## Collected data
————————

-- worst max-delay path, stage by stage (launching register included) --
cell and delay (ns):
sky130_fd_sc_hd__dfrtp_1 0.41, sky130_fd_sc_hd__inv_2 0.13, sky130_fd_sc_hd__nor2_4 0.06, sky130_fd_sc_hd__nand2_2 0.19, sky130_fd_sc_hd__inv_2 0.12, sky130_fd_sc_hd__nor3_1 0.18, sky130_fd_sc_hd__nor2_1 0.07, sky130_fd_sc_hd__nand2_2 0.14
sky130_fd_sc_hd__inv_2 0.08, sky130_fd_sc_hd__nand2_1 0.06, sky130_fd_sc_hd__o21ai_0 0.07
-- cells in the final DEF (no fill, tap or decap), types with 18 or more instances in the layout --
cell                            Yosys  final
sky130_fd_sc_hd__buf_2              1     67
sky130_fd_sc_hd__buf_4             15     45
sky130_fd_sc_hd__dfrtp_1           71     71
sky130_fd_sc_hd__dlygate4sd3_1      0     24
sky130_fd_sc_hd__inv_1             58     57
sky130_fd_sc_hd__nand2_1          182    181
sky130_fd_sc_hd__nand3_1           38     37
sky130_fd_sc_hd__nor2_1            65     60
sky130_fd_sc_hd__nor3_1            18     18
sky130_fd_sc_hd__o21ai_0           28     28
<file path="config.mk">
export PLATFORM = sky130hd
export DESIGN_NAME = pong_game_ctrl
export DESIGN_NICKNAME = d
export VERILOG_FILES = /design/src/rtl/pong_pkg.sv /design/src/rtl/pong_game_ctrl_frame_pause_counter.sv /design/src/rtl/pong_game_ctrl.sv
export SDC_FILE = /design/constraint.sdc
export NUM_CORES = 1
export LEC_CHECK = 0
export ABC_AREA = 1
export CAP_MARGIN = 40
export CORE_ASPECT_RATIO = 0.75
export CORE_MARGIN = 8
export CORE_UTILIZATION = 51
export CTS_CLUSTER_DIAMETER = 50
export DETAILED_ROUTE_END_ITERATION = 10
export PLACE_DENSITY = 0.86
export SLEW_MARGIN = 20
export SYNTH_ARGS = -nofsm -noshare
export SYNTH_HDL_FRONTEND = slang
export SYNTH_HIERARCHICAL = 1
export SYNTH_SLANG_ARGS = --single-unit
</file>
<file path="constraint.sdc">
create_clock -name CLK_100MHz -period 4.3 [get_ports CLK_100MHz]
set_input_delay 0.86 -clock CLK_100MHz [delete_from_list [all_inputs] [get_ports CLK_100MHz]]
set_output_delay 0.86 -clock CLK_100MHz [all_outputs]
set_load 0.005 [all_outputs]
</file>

————————

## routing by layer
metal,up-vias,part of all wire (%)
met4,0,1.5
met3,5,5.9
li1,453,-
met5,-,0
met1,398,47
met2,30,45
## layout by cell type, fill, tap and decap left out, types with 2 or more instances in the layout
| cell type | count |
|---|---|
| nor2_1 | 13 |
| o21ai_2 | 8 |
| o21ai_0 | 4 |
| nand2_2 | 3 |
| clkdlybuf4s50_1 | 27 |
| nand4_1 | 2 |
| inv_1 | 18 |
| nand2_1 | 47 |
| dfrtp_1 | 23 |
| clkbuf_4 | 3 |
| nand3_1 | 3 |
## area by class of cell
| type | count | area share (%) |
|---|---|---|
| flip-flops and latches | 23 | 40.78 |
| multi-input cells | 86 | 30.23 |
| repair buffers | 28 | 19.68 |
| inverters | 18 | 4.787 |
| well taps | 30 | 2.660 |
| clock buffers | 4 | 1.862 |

————————

## PROBLEM REQUIREMENTS
The required answer is the run of lines above, starting at the line with "nand3_1 | 3 |" and ending at the line with "4 | 1.862 |", reproduced exactly with both ends.

## RESPONSE AREA
| nand3_1 | 3 |
## area by class of cell
| type | count | area share (%) |
|---|---|---|
| flip-flops and latches | 23 | 40.78 |
| multi-input cells | 86 | 30.23 |
| repair buffers | 28 | 19.68 |
| inverters | 18 | 4.787 |
| well taps | 30 | 2.660 |
| clock buffers | 4 | 1.862 |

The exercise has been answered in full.